Giffen, DeMatteis, Maguire & Rubinstein take over JLA Classified as their "I Can't Believe It's Not the Justice League" takes over the title with issue #4.
Carlos D'Anda continues doing 'guest' art on Outsiders. I think that he's done more issues lately than supposed 'regular' artist Tom Raney. Unfortunately, D'Anda's style is completely unsuited for this title.
Paul Pope is the man for Solo #3.
There are two new manga series from CMX: Gals!, apparently a young-girl's shojo (with those typical super-huge eyes), and Tenjho Tenge, a high school combat series. And here I thought that we'd get soemthing more original from CMX than the same-old same-old...
The early Alan Moore series Skizz gets a collection.

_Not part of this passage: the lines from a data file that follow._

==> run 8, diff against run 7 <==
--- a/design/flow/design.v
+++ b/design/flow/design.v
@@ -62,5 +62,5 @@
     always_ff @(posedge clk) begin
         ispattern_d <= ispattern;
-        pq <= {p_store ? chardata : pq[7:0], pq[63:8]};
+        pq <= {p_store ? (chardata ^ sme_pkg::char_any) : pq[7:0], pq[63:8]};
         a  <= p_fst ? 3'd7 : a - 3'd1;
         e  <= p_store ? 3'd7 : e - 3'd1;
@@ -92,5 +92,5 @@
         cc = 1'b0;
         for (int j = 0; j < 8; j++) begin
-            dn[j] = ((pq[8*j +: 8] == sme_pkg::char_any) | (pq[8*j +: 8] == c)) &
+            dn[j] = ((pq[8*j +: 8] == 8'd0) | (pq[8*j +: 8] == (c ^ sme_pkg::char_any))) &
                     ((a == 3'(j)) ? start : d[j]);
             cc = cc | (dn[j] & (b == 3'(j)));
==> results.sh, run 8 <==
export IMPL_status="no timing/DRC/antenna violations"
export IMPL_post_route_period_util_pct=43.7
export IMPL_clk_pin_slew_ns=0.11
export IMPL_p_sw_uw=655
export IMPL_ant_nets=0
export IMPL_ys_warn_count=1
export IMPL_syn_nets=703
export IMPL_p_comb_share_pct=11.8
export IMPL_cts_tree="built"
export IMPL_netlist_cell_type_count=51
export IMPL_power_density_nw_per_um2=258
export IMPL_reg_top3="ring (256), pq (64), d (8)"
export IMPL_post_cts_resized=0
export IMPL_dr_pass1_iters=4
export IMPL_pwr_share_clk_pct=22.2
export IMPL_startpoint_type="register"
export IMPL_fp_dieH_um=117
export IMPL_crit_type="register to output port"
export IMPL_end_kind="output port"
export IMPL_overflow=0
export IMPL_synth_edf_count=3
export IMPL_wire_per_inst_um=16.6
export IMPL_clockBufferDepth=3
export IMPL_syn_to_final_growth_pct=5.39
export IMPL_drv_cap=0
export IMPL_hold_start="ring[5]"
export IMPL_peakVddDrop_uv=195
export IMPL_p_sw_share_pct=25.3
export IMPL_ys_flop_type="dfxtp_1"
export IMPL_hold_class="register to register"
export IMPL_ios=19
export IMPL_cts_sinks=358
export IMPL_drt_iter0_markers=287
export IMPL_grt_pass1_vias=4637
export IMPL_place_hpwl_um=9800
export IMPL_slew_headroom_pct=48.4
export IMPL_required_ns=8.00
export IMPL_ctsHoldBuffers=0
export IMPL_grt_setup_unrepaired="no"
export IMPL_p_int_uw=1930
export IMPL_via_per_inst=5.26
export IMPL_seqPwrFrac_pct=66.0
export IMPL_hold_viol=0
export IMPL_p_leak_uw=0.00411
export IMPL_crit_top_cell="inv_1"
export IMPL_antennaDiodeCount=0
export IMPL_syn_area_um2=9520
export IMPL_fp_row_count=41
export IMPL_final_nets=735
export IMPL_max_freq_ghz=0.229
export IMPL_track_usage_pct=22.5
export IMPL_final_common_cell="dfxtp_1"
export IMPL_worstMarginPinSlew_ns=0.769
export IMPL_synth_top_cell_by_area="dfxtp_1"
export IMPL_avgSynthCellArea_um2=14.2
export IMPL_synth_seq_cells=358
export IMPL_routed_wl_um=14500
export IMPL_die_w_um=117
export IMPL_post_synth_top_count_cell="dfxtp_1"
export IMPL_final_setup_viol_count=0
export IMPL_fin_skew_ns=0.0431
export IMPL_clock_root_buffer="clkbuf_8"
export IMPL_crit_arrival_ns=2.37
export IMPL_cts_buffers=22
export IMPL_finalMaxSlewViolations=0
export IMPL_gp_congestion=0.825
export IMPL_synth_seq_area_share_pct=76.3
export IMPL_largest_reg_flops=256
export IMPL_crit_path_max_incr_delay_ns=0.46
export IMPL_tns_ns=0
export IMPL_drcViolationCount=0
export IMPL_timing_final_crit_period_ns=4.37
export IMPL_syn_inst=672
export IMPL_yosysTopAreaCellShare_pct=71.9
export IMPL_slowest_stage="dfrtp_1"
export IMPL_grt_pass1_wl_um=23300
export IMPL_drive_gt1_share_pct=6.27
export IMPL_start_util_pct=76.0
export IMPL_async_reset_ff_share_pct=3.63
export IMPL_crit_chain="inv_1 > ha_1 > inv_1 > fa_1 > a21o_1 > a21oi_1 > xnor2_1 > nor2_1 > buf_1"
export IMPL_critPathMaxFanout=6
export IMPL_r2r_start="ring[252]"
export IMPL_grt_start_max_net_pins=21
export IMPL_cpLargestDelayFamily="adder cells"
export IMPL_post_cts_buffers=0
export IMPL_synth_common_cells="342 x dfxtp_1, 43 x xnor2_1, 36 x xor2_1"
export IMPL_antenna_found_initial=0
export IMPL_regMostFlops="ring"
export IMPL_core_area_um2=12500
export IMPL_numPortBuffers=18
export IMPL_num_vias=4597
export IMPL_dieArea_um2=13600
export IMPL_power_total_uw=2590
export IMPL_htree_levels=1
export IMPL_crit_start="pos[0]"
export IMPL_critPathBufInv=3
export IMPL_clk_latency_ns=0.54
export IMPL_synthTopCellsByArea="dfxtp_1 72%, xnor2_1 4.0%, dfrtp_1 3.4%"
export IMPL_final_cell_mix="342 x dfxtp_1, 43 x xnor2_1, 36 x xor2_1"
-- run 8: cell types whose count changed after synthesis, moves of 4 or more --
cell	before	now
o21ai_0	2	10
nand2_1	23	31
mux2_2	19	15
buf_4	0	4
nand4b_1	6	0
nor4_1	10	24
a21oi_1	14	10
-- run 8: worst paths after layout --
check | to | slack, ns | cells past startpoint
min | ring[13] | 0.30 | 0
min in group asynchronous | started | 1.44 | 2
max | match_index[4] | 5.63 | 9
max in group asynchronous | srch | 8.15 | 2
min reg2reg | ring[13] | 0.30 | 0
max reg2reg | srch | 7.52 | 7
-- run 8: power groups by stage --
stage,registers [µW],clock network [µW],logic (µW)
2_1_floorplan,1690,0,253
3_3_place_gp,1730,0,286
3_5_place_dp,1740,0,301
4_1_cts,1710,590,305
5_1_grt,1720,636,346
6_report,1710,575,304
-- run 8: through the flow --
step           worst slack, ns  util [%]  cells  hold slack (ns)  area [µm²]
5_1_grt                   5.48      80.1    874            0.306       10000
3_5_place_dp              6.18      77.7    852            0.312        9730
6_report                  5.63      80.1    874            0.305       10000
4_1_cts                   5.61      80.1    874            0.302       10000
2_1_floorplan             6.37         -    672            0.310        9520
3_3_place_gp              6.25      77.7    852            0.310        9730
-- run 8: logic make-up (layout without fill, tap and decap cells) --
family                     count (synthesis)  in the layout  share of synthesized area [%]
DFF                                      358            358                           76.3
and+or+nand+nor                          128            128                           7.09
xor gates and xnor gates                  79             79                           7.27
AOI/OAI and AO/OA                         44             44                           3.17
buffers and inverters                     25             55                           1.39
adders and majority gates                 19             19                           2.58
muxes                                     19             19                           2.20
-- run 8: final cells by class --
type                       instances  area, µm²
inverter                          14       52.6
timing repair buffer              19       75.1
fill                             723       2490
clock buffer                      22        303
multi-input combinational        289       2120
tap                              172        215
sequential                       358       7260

Devlin Waugh: Red Tide has art by Steve Yeowell & Jock.
The new Howard Chaykin series Legend as art by the legendary Russ Heath. All together now: "Wait for the Trade".
Justin Gray & Jimmy Palmiotti try again, this time with Twilight Experiment,
DC's current best comic, Alan Moore & J. H. Williams III's Promethea, comes to a close with #32. Buy two copies so you can dissassemble one to make the giant double-sized poster.

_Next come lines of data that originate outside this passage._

Source: an optimization exercise on an open RTL-to-GDS flow (aim: small area, a short achievable clock period and few clock cycles). Production flows keep margins and buffers that such runs may drop.
Function was checked by simulation only, so behaviour that the tests miss may differ from the original.
No activity file was given, so power comes from the tool's default toggle rates. No driver is modelled on the clock port, so clocking that relies on it looks cheaper here than on a real chip.

==> flow/design.v <==
`default_nettype none
module instr_mem_ctrl #(
  parameter int XLEN        = 32,
  parameter int DEPTH       = 64,
  parameter int WAIT_STATES = 1,
  parameter int AW          = $clog2(DEPTH)
) (
  input  logic            clk,
  input  logic            reset,
  input  logic            fetch_req,
  input  logic [31:0]     fetch_addr,
  output logic            fetch_ready,
  output logic            instr_valid,
  output logic [XLEN-1:0] instr,
  output logic            fetch_fault,
  input  logic            prog_we,
  input  logic [31:0]     prog_addr,
  input  logic [XLEN-1:0] prog_data,
  input  logic            prog_inj_err,
  output logic            prog_busy,
  output logic            parity_err
);
  localparam logic [31:0]     c_BYTE_LIMIT = 32'(DEPTH * 4);
  localparam logic [AW-1:0]   c_CLR_LAST   = AW'(DEPTH - 1);
  localparam logic [XLEN-1:0] c_NOP        = XLEN'(32'h0000_0013);
  localparam int PW = 1;
  localparam int MW = XLEN + PW;
  logic          r_busy;
  logic          r_ready;
  logic [AW-1:0] r_clr_cnt;
  logic          w_clr_done;
  assign w_clr_done = r_busy && (r_clr_cnt == c_CLR_LAST);
  always_ff @(posedge clk) begin
    if (reset) begin
      r_busy    <= 1'b1;
      r_ready   <= 1'b0;
      r_clr_cnt <= '0;
    end else begin
      if (w_clr_done) begin
        r_busy  <= 1'b0;
        r_ready <= 1'b1;
      end
      if (r_busy) r_clr_cnt <= r_clr_cnt + AW'(1);
    end
  end
  assign prog_busy   = r_busy;
  assign fetch_ready = r_ready;
  logic            r1_v;
  logic            r1_fault;
  logic            w_fault;
  logic            w_prog_ok;
  logic [7:0]      r1_sel_hi;
  logic [7:0]      r1_sel_lo;
  logic [7:0]      rw_sel_hi;
  logic [7:0]      rw_sel_lo;
  logic [XLEN-1:0] rw_data;
  logic [PW-1:0]   rw_par;
  assign w_fault   = (fetch_addr[1:0] != 2'b00) || (fetch_addr >= c_BYTE_LIMIT);
  assign w_prog_ok = r_ready && prog_we &&
                     (prog_addr[1:0] == 2'b00) && (prog_addr < c_BYTE_LIMIT);
  always_ff @(posedge clk) begin
    r1_v      <= !reset && r_ready && fetch_req;
    r1_fault  <= w_fault;
    r1_sel_hi <= w_fault ? 8'd0 : (8'd1 << fetch_addr[7:5]);
    r1_sel_lo <= 8'd1 << fetch_addr[4:2];
    if (reset) begin
      rw_sel_hi <= 8'hFF;
      rw_sel_lo <= 8'hFF;
      rw_data   <= '0;
    end else begin
      rw_sel_hi <= w_prog_ok ? (8'd1 << prog_addr[7:5]) : 8'd0;
      rw_sel_lo <= 8'd1 << prog_addr[4:2];
      rw_data   <= prog_data;
    end
  end
  always_ff @(posedge clk) rw_par <= reset ? 1'b0 : (^prog_data) ^ prog_inj_err;
  logic [MW-1:0] r_mem [DEPTH];
  logic [MW-1:0] w_wr_word;
  assign w_wr_word = {rw_par, rw_data};
  always_ff @(posedge clk) begin
    for (int i = 0; i < DEPTH; i++)
      if (rw_sel_hi[i / 8] && rw_sel_lo[i % 8]) r_mem[i] <= w_wr_word;
  end
  logic          r2_v;
  logic          r2_fault;
  logic [MW-1:0] r2_word;
  logic [MW-1:0] w_rd_grp [8];
  logic [MW-1:0] w_rd_word;
  for (genvar g = 0; g < 8; g++) begin : g_rd_grp
    assign w_rd_grp[g] =
      ({MW{r1_sel_lo[0]}} & r_mem[8*g+0]) | ({MW{r1_sel_lo[1]}} & r_mem[8*g+1]) |
      ({MW{r1_sel_lo[2]}} & r_mem[8*g+2]) | ({MW{r1_sel_lo[3]}} & r_mem[8*g+3]) |
      ({MW{r1_sel_lo[4]}} & r_mem[8*g+4]) | ({MW{r1_sel_lo[5]}} & r_mem[8*g+5]) |
      ({MW{r1_sel_lo[6]}} & r_mem[8*g+6]) | ({MW{r1_sel_lo[7]}} & r_mem[8*g+7]);
  end
  assign w_rd_word =
    ({MW{r1_sel_hi[0]}} & w_rd_grp[0]) | ({MW{r1_sel_hi[1]}} & w_rd_grp[1]) |
    ({MW{r1_sel_hi[2]}} & w_rd_grp[2]) | ({MW{r1_sel_hi[3]}} & w_rd_grp[3]) |
    ({MW{r1_sel_hi[4]}} & w_rd_grp[4]) | ({MW{r1_sel_hi[5]}} & w_rd_grp[5]) |
    ({MW{r1_sel_hi[6]}} & w_rd_grp[6]) | ({MW{r1_sel_hi[7]}} & w_rd_grp[7]);
  always_ff @(posedge clk) begin
    r2_v     <= !reset && r1_v;
    r2_fault <= r1_fault;
    r2_word  <= w_rd_word;
  end
  always_ff @(posedge clk) begin
    instr_valid <= !reset && r2_v;
    fetch_fault <= r2_fault;
    instr       <= r2_word[XLEN-1:0] | (r2_fault ? c_NOP : '0);
  end
  always_ff @(posedge clk) parity_err <= ^r2_word;
endmodule
`default_nettype wire
From an optimization exercise on the open Yosys and OpenROAD flow, aimed at small area and a short achievable clock period; shortcuts taken in it are not production practice.
Function was checked by simulation only, so behaviour that the tests miss may differ from the original.
Power is estimated from default activity; no workload was simulated.

run B:
## exp_bf16_top
module exp_bf16_top
(
    input  logic        clk,
    input  logic        rst,
    input  logic        valid_i,
    input  logic [15:0] data_i,
    output logic        valid_o,
    output logic [15:0] data_o
);
Size in the first run: roughly 1200 cells after synthesis, ~120 flip-flops, ~36 I/O pins, roughly 7900 um^2 of cells after synthesis.
Settings: LEC_CHECK=0, ABC_AREA=1, CAP_MARGIN=20, CORE_MARGIN=2, CORE_UTILIZATION=60, CTS_BUF_LIST=sky130_fd_sc_hd__clkbuf_16, CTS_CLUSTER_DIAMETER=200, CTS_CLUSTER_SIZE=40, SLEW_MARGIN=20; clock period 11.5 ns.
standard.sh (not shown) runs the stock make flow with config.mk's settings and CLKGATE_MAP_FILE= SYNTH_SCRIPT=/design/flow/synth_recipe.tcl, a recipe that flattens the netlist after the stock synthesis.
==> flow/flow/run.sh <==
#!/bin/bash
# The standard layout, with repair_timing aiming for more setup slack than
# the design's period leaves, so that the achieved period gets shorter, and
# plain buffers (not delay cells) on the ports. The clock period and every
# constraint stay the design's.
set -euo pipefail
bash standard.sh SETUP_SLACK_MARGIN=8.2 "BUFFER_PORTS_ARGS=-buffer_cell sky130_fd_sc_hd__buf_1" finish > standard_flow.log 2>&1
Input-level comparison between run D and run B:
- CTS_BUF_LIST no longer set, was sky130_fd_sc_hd__clkbuf_16
- CTS_CLUSTER_DIAMETER no longer set, was 200
- CTS_CLUSTER_SIZE no longer set, was 40
==> flow/flow/run.sh <==
#!/bin/bash
# The standard layout, with repair_timing aiming for more setup slack than
# the design's period leaves, so that the achieved period gets shorter. The
# clock period and every constraint stay the design's.
set -euo pipefail
bash standard.sh SETUP_SLACK_MARGIN=8.2 finish > standard_flow.log 2>&1
--- outcome ---
Between run B and run D, the cell count after placement figures differ only marginally.
Going from run B to run D, number of buffers other than clock buffers in the final layout grew by a few percent.
Run B → run D: leakage dissipation higher; path depth of the worst reg2reg path went up 2; total wire length saw a decrease; post-route worst setup slack went down 0.11 ns.
On clock latency reported for the late side of the worst-skew pair, run D and run B are neck and neck.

Tom Strong #31 starts a two part tale by writer Michael Moorcock.
Lucifer gets another collection, Exodus, which inexplicitly skips issue #45...
Image
Bruce Jones's Freak Show features art by the legendary Bernie Wrightson, but it's a limited edition black & white hardcover. I image that there'll be a paperback collection soon, so I'll wait for that.
The Expatriate #1 has a well-worn plot (CIA agent on the run from his employers), but it's written by hawaiian Dick writer B. Clay Moore, so it's potentially worth a look anyway.
There's a new A Distant Soil (#38), but I wait-for-the-trade on this one.
Todd Nauck's reality-series-meets-super-heroes comic Wildguard: Casting Call gets a trade collection. If you enjoy old-fashioned super-hero fun, check this out.
Marvel
Black Panther returns, written by Birth of a Nation co-creator Reginald Hudlin and drawn by John Romita, Jr. There's also a collection of Jack Kirby's old Black Panther series as well.
I'm not sure about Young Avengers, but it does has art by Jim Cheung. I can almost guarantee that this'll get a trade collection, so I think I'll wait.
Ditto on Adam Warren & Rick Mays's Livewires.
Runaways returns with a new #1, and gets a third Marvel age collection as well.
Does anyone else find the cover of Spectacular Spider-Man #25 to be creepy and wrong?
The biggest 'why bother' of the month comes in the fact that Marvel Age Fantastic Four and Marvel Age Spider-Man are given new #1s as Marvel Age Fantastic Four Tales and Marvel Age Spider-Man Tales. Nobody buys these in comics form anyways, so what difference will a new #1 be?
X-Force: Shatterstar: because you don't have enough crap in your life.
The three-issue story Doctor Spectrum finally comes to an end with #6.
Frank Cho's Shana, The She-Devil comes from the Marvel Knights imprint, not MAX, so I guess he went back a drew in skimpy leopard-print jungle-bras...
Collections include: Hulk & Thing: Hard Knocks (Jae Lee art!); Clarmont & Davis's Uncanny X-Men - The New Age, vol. 2: The Cruelest Cut (say that 10 times fast!); Rogue: Going Rogue; What If...? (no need now to buy the individual issues this month, unless you've already pre-ordered them like I did--idiot); an Essential Luke Cage; and Marvel Weddings--pop quiz: how many of the marriages featured here are still together?